The McMaster Marauders took aim at the stars this past year, and for a time, it seemed that the program would be forced back to earth.
Head Coach Dave Preston embarked on a recruiting drive nearly a year ago with the stated mission of chasing down the very best.
The only problem: the best rarely stay north of the 49th parallel.
“I told our players that we were going after some blue chip guys this year,” explains Preston. “I warned them what that could mean.”
The “blue chip” class in question was headlined by Danny Demyanenko and Stephen Maar, two leading members of the vaunted Toronto Crush club team that successfully toured the United States before winning yet another national club title in May.

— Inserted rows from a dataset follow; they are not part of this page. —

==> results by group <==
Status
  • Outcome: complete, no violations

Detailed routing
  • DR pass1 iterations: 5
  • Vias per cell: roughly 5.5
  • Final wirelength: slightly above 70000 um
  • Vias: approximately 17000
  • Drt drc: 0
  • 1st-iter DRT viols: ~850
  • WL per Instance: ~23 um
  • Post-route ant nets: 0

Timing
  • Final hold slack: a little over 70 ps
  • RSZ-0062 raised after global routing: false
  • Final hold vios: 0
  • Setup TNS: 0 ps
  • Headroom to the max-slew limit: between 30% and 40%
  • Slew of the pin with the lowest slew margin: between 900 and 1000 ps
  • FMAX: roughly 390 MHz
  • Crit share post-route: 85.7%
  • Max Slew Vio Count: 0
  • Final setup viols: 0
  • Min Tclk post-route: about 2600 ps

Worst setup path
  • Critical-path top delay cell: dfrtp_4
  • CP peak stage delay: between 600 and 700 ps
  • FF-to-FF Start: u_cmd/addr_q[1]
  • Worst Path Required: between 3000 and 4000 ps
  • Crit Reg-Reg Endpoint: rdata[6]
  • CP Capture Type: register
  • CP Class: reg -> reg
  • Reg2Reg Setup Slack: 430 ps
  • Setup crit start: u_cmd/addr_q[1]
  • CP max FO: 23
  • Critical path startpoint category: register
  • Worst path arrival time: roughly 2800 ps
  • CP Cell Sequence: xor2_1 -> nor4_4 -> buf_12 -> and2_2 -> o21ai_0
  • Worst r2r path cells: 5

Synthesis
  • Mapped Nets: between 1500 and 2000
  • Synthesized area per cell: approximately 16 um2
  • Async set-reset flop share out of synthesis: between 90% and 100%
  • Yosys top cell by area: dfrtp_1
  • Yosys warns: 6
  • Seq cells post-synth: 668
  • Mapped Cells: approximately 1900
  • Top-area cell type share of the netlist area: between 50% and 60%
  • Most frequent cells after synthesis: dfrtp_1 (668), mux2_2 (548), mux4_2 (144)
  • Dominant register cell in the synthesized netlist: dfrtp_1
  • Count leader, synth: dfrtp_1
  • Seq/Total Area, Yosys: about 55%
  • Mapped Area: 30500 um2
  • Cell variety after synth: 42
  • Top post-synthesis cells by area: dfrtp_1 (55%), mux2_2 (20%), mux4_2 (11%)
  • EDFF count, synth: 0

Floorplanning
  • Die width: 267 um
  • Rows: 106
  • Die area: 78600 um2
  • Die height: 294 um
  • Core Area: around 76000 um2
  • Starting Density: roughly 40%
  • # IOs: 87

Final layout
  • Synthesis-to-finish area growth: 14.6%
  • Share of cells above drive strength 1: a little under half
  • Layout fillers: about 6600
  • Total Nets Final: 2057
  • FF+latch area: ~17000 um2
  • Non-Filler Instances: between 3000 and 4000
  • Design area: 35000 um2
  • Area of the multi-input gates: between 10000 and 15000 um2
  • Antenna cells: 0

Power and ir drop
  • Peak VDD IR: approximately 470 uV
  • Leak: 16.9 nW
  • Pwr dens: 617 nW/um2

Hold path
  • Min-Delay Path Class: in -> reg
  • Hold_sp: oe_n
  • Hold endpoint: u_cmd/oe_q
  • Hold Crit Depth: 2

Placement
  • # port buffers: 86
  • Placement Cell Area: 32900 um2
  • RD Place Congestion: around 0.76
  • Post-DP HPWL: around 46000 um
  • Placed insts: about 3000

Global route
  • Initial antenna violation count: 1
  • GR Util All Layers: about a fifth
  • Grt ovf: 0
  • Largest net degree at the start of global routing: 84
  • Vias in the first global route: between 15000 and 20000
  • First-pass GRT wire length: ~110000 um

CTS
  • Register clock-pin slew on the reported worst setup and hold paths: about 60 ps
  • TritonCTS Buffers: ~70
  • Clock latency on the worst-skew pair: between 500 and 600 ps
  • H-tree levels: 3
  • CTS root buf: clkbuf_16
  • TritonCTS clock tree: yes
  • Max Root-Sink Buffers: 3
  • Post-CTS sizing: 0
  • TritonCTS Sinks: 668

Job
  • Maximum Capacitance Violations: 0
==> config.mk <==
export PLATFORM = sky130hd
export DESIGN_NAME = spi_reg_bridge
export DESIGN_NICKNAME = d
export VERILOG_FILES = /design/src/rtl/spi_bridge_pkg.sv /design/src/rtl/spi_word_shifter.sv /design/src/rtl/spi_bus_port.sv /design/src/rtl/spi_burst_ctrl.sv /design/src/rtl/spi_reg_bridge.sv
export SDC_FILE = /design/constraint.sdc
export NUM_CORES = 1
export LEC_CHECK = 0
export BUFFER_PORTS_ARGS = -buffer_cell sky130_fd_sc_hd__buf_2
export CAP_MARGIN = 20
export CORE_UTILIZATION = 59
export CTS_CLUSTER_DIAMETER = 200
export DETAILED_ROUTE_END_ITERATION = 8
export HOLD_SLACK_MARGIN = 0.05
export PLACE_DENSITY_LB_ADDON = 0.2
export SETUP_SLACK_MARGIN = 0.1
export SYNTH_ARGS = -nofsm -noshare
export SYNTH_HDL_FRONTEND = slang
export SYNTH_SLANG_ARGS = --single-unit
export TNS_END_PERCENT = 5
==> constraint.sdc <==
create_clock -name clk -period 2.6 [get_ports clk]
set_input_delay 0.26 -clock clk [delete_from_list [all_inputs] [get_ports clk]]
set_output_delay 0.26 -clock clk [all_outputs]
set_load 0.01 [all_outputs]
--- config.mk ---
export PLATFORM = sky130hd
export DESIGN_NAME = rx_bd_ring
export DESIGN_NICKNAME = d
export VERILOG_FILES = /design/src/rtl/rx_bd_ring.sv
export SDC_FILE = /design/constraint.sdc
export NUM_CORES = 1
export LEC_CHECK = 0
export BUFFER_PORTS_ARGS = -buffer_cell sky130_fd_sc_hd__buf_4
export CORE_ASPECT_RATIO = 2
export CORE_UTILIZATION = 32
export DETAILED_ROUTE_END_ITERATION = 7
export REMOVE_ABC_BUFFERS = 1
export SLEW_MARGIN = 20
export SYNTH_ARGS = -nofsm -noshare
export SYNTH_HDL_FRONTEND = slang
export SYNTH_SLANG_ARGS = --single-unit
--- constraint.sdc ---
create_clock -name clk -period 3.8 [get_ports clk]
set_clock_uncertainty 0.15 [all_clocks]
set_input_delay 0.38 -clock clk [delete_from_list [all_inputs] [get_ports clk]]
set_output_delay 0.38 -clock clk [all_outputs]
set_load 0.01 [all_outputs]
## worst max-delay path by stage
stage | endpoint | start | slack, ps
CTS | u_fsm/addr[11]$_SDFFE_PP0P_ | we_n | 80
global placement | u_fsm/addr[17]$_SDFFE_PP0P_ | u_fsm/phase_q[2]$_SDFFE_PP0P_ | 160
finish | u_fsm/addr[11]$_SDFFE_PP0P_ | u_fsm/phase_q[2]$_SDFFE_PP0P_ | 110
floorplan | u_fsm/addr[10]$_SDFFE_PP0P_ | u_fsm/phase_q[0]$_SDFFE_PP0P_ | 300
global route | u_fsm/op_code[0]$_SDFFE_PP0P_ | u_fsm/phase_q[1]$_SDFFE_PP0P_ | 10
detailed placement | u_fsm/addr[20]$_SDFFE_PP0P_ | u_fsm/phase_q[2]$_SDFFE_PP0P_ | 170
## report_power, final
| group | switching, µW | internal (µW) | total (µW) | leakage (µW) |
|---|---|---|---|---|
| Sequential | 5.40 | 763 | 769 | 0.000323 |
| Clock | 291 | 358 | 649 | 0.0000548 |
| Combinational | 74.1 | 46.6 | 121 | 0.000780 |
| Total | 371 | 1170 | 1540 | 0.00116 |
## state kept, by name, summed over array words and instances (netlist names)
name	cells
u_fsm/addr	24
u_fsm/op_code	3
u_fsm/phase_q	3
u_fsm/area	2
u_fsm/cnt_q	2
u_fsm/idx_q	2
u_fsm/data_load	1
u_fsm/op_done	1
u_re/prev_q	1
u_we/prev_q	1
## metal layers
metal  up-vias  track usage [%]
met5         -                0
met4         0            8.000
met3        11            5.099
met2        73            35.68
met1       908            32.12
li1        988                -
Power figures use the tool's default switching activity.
--- src/rtl/dma_eng_seq.sv ---
module dma_eng_seq
   import dma_eng_pkg::*;
#(
   parameter int NCHAN  = 4,
   parameter int ADDR_W = 32,
   parameter int CNT_W  = 12,
   localparam int CH_W  = (NCHAN > 1) ? $clog2(NCHAN) : 1
) (
   input  logic                         clk,
   input  logic                         rst_n,
   input  logic                         glob_en,
   input  logic [NCHAN-1:0]             elig,
   input  logic [NCHAN-1:0][ADDR_W-1:0] src_all,
   input  logic [NCHAN-1:0][ADDR_W-1:0] dst_all,
   input  logic [NCHAN-1:0][ADDR_W-1:0] link_all,
   input  logic [NCHAN-1:0][REG_W-1:0]  ctrl_all,
   input  logic                         mem_done,
   input  logic [REG_W-1:0]             mem_rdata,
   output logic                         mem_req,
   output logic                         mem_we,
   output logic [ADDR_W-1:0]            mem_addr,
   output logic [1:0]                   mem_size,
   output logic [REG_W-1:0]             mem_wdata,
   output logic [CH_W-1:0]              cur,
   output logic                         upd_src_we,
   output logic [ADDR_W-1:0]            upd_src,
   output logic                         upd_dst_we,
   output logic [ADDR_W-1:0]            upd_dst,
   output logic                         upd_link_we,
   output logic [ADDR_W-1:0]            upd_link,
   output logic                         upd_ctrl_we,
   output logic [REG_W-1:0]             upd_ctrl,
   output logic                         upd_dis,
   output logic [NCHAN-1:0]             tc_set,
   output logic                         busy
);

   eng_state_e        state;
   logic [1:0]        lidx;
   logic [REG_W-1:0]  data_q;
   logic [ADDR_W-1:0] cur_src, cur_dst, cur_link, step;
   logic [REG_W-1:0]  cur_ctrl;
   logic [1:0]        wcode;
   logic [CNT_W-1:0]  cnt_nx;
   logic              last_elem, chain;

   assign cur_src   = src_all[cur];
   assign cur_dst   = dst_all[cur];
   assign cur_link  = link_all[cur];
   assign cur_ctrl  = ctrl_all[cur];
   assign wcode     = cur_ctrl[CTRL_SWID +: 2];
   assign step      = ADDR_W'(1) << wcode;
   assign cnt_nx    = cur_ctrl[CNT_W-1:0] - 1'b1;
   assign last_elem = (cnt_nx == '0);
   assign chain     = last_elem && (cur_link != '0);

   always_ff @(posedge clk or negedge rst_n) begin
      if (!rst_n) begin
         state  <= ST_SCAN;
         cur    <= '0;
         lidx   <= '0;
         data_q <= '0;
      end else begin
         case (state)
            ST_SCAN: begin
               if (!glob_en)       cur <= '0;
               else if (elig[cur]) state <= ST_READ;
               else                cur <= (cur == CH_W'(NCHAN - 1)) ? '0 : cur + 1'b1;
            end
            ST_READ: if (mem_done) begin
               data_q <= mem_rdata;
               state  <= ST_WRITE;
            end
            ST_WRITE: if (mem_done) begin
               lidx  <= '0;
               state <= chain ? ST_LINK : ST_SCAN;
            end
            default: if (mem_done) begin
               lidx <= lidx + 1'b1;
               if (lidx == 2'd3) state <= ST_SCAN;
            end
         endcase
      end
   end

   always_comb begin
      mem_req   = (state != ST_SCAN);
      mem_we    = (state == ST_WRITE);
      mem_wdata = data_q;
      mem_size  = (state == ST_LINK) ? 2'd2 : wcode;
      case (state)
         ST_WRITE: mem_addr = cur_dst;
         ST_LINK:  mem_addr = cur_link + ADDR_W'(link_offset(lidx));
         default:  mem_addr = cur_src;
      endcase

      upd_src_we  = 1'b0;
      upd_dst_we  = 1'b0;
      upd_link_we = 1'b0;
      upd_ctrl_we = 1'b0;
      upd_dis     = 1'b0;
      tc_set      = '0;
      upd_src     = cur_src + step;
      upd_dst     = cur_dst + step;
      upd_link    = mem_rdata[ADDR_W-1:0];
      upd_ctrl    = {cur_ctrl[REG_W-1:CNT_W], cnt_nx};

      if (mem_done && state == ST_WRITE) begin
         upd_src_we  = cur_ctrl[CTRL_SINC];
         upd_dst_we  = cur_ctrl[CTRL_DINC];
         upd_ctrl_we = 1'b1;
         upd_dis     = last_elem && (cur_link == '0);
         tc_set[cur] = last_elem && cur_ctrl[CTRL_TCIRQ];
      end else if (mem_done && state == ST_LINK) begin
         upd_src     = mem_rdata[ADDR_W-1:0];
         upd_dst     = mem_rdata[ADDR_W-1:0];
         upd_ctrl    = mem_rdata;
         upd_src_we  = (lidx == 2'd0);
         upd_dst_we  = (lidx == 2'd1);
         upd_ctrl_we = (lidx == 2'd2);
         upd_link_we = (lidx == 2'd3);
      end
   end

   assign busy = (state != ST_SCAN);

endmodule
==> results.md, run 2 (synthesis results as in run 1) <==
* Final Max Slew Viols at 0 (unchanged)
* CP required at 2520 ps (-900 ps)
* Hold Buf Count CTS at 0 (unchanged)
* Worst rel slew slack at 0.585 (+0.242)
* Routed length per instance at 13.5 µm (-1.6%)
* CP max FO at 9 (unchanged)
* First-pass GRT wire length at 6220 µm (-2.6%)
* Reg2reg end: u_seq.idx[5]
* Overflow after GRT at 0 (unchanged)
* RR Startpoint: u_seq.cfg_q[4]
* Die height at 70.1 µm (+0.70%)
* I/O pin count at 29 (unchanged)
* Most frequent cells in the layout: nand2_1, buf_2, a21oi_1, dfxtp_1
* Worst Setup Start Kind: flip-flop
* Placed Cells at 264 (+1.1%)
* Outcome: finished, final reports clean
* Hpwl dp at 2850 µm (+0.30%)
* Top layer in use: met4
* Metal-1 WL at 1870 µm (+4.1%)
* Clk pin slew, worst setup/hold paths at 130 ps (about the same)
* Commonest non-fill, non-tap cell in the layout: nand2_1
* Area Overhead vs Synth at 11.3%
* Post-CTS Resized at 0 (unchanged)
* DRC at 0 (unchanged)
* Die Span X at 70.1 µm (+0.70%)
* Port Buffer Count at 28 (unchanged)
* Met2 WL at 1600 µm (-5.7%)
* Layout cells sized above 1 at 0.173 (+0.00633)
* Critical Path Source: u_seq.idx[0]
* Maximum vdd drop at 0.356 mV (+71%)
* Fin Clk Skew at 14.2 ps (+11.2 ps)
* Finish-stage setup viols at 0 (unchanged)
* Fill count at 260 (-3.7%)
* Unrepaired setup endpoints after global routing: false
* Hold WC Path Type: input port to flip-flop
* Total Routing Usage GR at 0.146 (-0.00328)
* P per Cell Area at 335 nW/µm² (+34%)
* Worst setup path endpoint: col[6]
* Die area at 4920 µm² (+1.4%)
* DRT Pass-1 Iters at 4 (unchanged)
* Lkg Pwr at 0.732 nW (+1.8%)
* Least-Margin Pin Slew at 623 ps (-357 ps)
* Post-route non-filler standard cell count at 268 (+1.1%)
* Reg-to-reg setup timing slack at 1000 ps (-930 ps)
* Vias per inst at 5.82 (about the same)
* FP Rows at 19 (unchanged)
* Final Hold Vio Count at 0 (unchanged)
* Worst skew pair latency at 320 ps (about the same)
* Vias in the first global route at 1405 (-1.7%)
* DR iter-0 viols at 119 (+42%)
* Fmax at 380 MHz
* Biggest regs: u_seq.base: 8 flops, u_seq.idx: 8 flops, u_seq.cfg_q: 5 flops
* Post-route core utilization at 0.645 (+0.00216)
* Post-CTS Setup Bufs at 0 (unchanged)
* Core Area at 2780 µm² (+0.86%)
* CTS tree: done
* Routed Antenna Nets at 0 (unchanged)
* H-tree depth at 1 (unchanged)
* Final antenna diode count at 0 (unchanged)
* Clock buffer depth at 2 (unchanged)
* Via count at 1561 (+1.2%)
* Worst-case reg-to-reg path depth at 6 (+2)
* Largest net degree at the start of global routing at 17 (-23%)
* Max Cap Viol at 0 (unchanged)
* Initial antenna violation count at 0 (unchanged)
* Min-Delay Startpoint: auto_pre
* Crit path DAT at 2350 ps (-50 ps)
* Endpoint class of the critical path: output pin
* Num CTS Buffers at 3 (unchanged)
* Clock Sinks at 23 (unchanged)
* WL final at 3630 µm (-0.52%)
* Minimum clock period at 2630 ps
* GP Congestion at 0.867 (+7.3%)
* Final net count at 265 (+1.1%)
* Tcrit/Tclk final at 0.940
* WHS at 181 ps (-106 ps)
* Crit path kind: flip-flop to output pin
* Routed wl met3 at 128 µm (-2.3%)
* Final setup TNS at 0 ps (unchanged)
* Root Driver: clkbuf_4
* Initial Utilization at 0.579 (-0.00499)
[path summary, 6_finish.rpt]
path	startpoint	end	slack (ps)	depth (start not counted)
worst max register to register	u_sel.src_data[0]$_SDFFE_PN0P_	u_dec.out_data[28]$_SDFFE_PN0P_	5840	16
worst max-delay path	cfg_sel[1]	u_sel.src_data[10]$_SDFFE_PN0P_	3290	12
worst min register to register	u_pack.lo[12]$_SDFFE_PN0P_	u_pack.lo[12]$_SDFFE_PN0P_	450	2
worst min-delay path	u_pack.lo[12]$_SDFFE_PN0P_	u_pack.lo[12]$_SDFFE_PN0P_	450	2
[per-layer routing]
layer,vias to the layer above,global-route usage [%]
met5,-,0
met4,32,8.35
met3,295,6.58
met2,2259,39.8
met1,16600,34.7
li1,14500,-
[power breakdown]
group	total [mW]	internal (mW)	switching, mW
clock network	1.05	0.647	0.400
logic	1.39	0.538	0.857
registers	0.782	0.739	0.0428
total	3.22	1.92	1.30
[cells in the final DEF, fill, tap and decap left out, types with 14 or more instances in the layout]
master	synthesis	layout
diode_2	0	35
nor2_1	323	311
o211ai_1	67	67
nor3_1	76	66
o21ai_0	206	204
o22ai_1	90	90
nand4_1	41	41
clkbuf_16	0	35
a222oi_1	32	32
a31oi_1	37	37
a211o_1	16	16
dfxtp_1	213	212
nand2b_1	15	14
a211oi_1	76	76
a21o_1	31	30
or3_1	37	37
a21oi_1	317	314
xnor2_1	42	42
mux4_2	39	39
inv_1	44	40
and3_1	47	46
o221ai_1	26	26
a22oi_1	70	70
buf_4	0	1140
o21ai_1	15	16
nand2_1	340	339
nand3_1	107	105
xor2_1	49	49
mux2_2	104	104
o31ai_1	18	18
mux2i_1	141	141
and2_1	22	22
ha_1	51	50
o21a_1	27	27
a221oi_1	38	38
==> src/rtl/gpio_pin_detect.sv <==
// One pin's event detector and sticky pending bit; a detection beats a clear.
module gpio_pin_detect (
  input  logic clk,
  input  logic rst,
  input  logic cur,
  input  logic prev,
  input  logic edge_mode,
  input  logic pol,
  input  logic clr,
  output logic pend
);
  logic hit;

  always_comb begin
    if (edge_mode) hit = (cur != prev) && (cur == pol);
    else           hit = (cur == pol);
  end

  always_ff @(posedge clk) begin
    if (rst) pend <= 1'b0;
    else     pend <= hit | (pend & ~clr);
  end
endmodule
### src/rtl/cfg_txn_ctrl.sv
module cfg_txn_ctrl #(
  parameter int DB_OSC_N = 2,
  parameter int DB_VSENS_N = 2,
  parameter logic [DB_OSC_N*32-1:0] DB_OSC_INIT = {32'd40000000, 32'd33333333},
  parameter logic [DB_VSENS_N*32-1:0] DB_VOLT = {32'd1000000, 32'd900000}
) (
  input  logic        clk,
  input  logic        rst_n,
  input  logic        bus_wr,
  input  logic [1:0]  bus_addr,
  input  logic [31:0] bus_wdata,
  output logic [31:0] bus_rdata,
  output logic        shutdown_req,
  output logic        reboot_req
);
  localparam int MB_OSC_N = 6;
  localparam logic [31:0] CTRL_KEEP = 32'h7FF3_FFFF;
  localparam logic [31:0] MB_VOLT = 32'd3300000;

  function automatic logic [31:0] mb_init(input int i);
    return (i == 0) ? 32'd50000000 : (i == 1) ? 32'd23750000 : 32'd24000000;
  endfunction

  logic [31:0] data_q, ctrl_q;
  logic [1:0]  stat_q;
  logic [31:0] mb_osc [MB_OSC_N];
  logic [31:0] db_osc [DB_OSC_N];

  wire        ctrl_wr = bus_wr && (bus_addr == 2'd1);
  wire        start   = ctrl_wr && bus_wdata[31];
  wire        is_wr   = bus_wdata[30];
  wire [3:0]  chan    = bus_wdata[29:26];
  wire [5:0]  fn      = bus_wdata[25:20];
  wire [1:0]  site    = bus_wdata[17:16];
  wire [3:0]  pos     = bus_wdata[15:12];
  wire [11:0] dev     = bus_wdata[11:0];

  wire route_ok = (chan == 4'd0) && (pos == 4'd0) && !site[1];
  wire on_mb    = (site == 2'd0);
  wire on_db    = (site == 2'd1);
  wire mb_osc_hit = on_mb && (32'(dev) < MB_OSC_N);
  wire db_osc_hit = on_db && (32'(dev) < DB_OSC_N);
  wire db_v_hit   = on_db && (32'(dev) < DB_VSENS_N);
  wire mb_dev0    = on_mb && (dev == 12'd0);
  wire fn_osc  = (fn == 6'd1);
  wire fn_volt = (fn == 6'd2);
  wire fn_misc = (fn == 6'd7) || (fn == 6'd8) || (fn == 6'd9) || (fn == 6'd11);

  wire wr_ok = route_ok && ((fn_osc && (mb_osc_hit || db_osc_hit)) || (fn_misc && mb_dev0));
  wire rd_ok = route_ok && ((fn_osc && (mb_osc_hit || db_osc_hit)) || (fn_volt && (mb_dev0 || db_v_hit)));
  wire acc_ok = is_wr ? wr_ok : rd_ok;

  logic [31:0] rd_val;
  always_comb begin
    rd_val = '0;
    if (fn_osc) begin
      for (int i = 0; i < MB_OSC_N; i++)
        if (on_mb && 32'(dev) == i) rd_val = mb_osc[i];
      for (int i = 0; i < DB_OSC_N; i++)
        if (on_db && 32'(dev) == i) rd_val = db_osc[i];
    end else begin
      if (on_mb) rd_val = MB_VOLT;
      for (int i = 0; i < DB_VSENS_N; i++)
        if (on_db && 32'(dev) == i) rd_val = DB_VOLT[i*32 +: 32];
    end
  end

  always_ff @(posedge clk) begin
    if (!rst_n) begin
      data_q <= '0;
      ctrl_q <= '0;
      stat_q <= '0;
      shutdown_req <= 1'b0;
      reboot_req <= 1'b0;
      for (int i = 0; i < MB_OSC_N; i++) mb_osc[i] <= mb_init(i);
      for (int i = 0; i < DB_OSC_N; i++) db_osc[i] <= DB_OSC_INIT[i*32 +: 32];
    end else begin
      shutdown_req <= start && is_wr && wr_ok && (fn == 6'd8);
      reboot_req   <= start && is_wr && wr_ok && (fn == 6'd9);
      if (bus_wr) begin
        case (bus_addr)
          2'd0: data_q <= bus_wdata;
          2'd1: begin
            ctrl_q <= bus_wdata & CTRL_KEEP;
            if (start) begin
              stat_q <= {!acc_ok, 1'b1};
              if (!is_wr && rd_ok) data_q <= rd_val;
              if (is_wr && wr_ok && fn_osc) begin
                for (int i = 0; i < MB_OSC_N; i++)
                  if (on_mb && 32'(dev) == i) mb_osc[i] <= data_q;
                for (int i = 0; i < DB_OSC_N; i++)
                  if (on_db && 32'(dev) == i) db_osc[i] <= data_q;
              end
            end
          end
          2'd2: stat_q <= bus_wdata[1:0];
          default: ;
        endcase
      end
    end
  end

  always_comb begin
    case (bus_addr)
      2'd0:    bus_rdata = data_q;
      2'd1:    bus_rdata = ctrl_q;
      2'd2:    bus_rdata = {30'd0, stat_q};
      default: bus_rdata = '0;
    endcase
  end

  AST_START_DONE: assert property (@(posedge clk) disable iff (!rst_n)
    start |=> stat_q[0]);
  AST_CTRL_CLEAN: assert property (@(posedge clk) disable iff (!rst_n)
    ctrl_wr |=> (ctrl_q[31] == 1'b0) && (ctrl_q[19:18] == 2'b00));
  AST_BAD_ROUTE_ERR: assert property (@(posedge clk) disable iff (!rst_n)
    (start && !route_ok) |=> stat_q == 2'b11);
  AST_FAILED_READ_KEEP: assert property (@(posedge clk) disable iff (!rst_n)
    (start && !is_wr && !rd_ok) |=> data_q == $past(data_q));
  AST_SHUTDOWN_CAUSE: assert property (@(posedge clk) disable iff (!rst_n)
    shutdown_req |-> $past(start && is_wr && route_ok && mb_dev0 && fn == 6'd8));
  AST_REBOOT_CAUSE: assert property (@(posedge clk) disable iff (!rst_n)
    reboot_req |-> $past(start && is_wr && route_ok && mb_dev0 && fn == 6'd9));
  AST_NO_START_STAT: assert property (@(posedge clk) disable iff (!rst_n)
    (ctrl_wr && !bus_wdata[31]) |=> $stable(stat_q));
  AST_STAT_WIDTH: assert property (@(posedge clk) disable iff (!rst_n)
    (bus_addr == 2'd2) |-> bus_rdata[31:2] == 30'd0);
endmodule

The pair earned virtually every accolade available to a Canadian youth player, be it a club title, beach championship or selection to provincial and national teams. Their accomplishments were such that Division I schools in the NCAA – who rarely mine Canada for talent – sat up and took notice.
Recruiters flocked to the Crush, particularly after the team swept a tournament in Southern California as the only Canuck entrant and earned a berth in the U.S. National Club Championship.
The offers rolled in from premier programs south of the border, and the Marauders increasingly resigned themselves to losing out on the stars they coveted. Competitive as McMaster is among CIS schools, it is a minnow when swimming with Division I sharks.
“They’re all really good players,” says McMaster middle Alex Elliot of his team’s targets on the Crush.
“We knew that if he (Preston) was going for all of these big names, hopefully we’d maybe get one of them. When they were all interested in going to the States, we thought, “Well, there goes those guys.””
UCLA – a perennially ranked powerhouse in Division I – took a keen interest in Demyanenko, while the University of Hawaii wooed Maar. The pair was forced into a difficult decision as their Ontarian roots clashed with the glamour and competitive edge offered elsewhere.
“After a few tournaments in the States, we got a little bit of hype and there was a lot of excitement over the schools in the States. It led me and a few of my teammates to wonder whether there was something better there,” Demyanenko admits.
“The conflict was really about how competitive things would be,” says Maar. “The OUA compared to the MPSF (Mountain Pacific Sports Federation) – the conference Hawaii is in – there’s a pretty big difference.
“The weekly competition – playing Waterloo as opposed to UCLA – is really different.”
Maar’s painstaking selection process came to an end in May, and to the surprise of many, he turned aside Hawaii’s overtures and declared his intent to play at McMaster.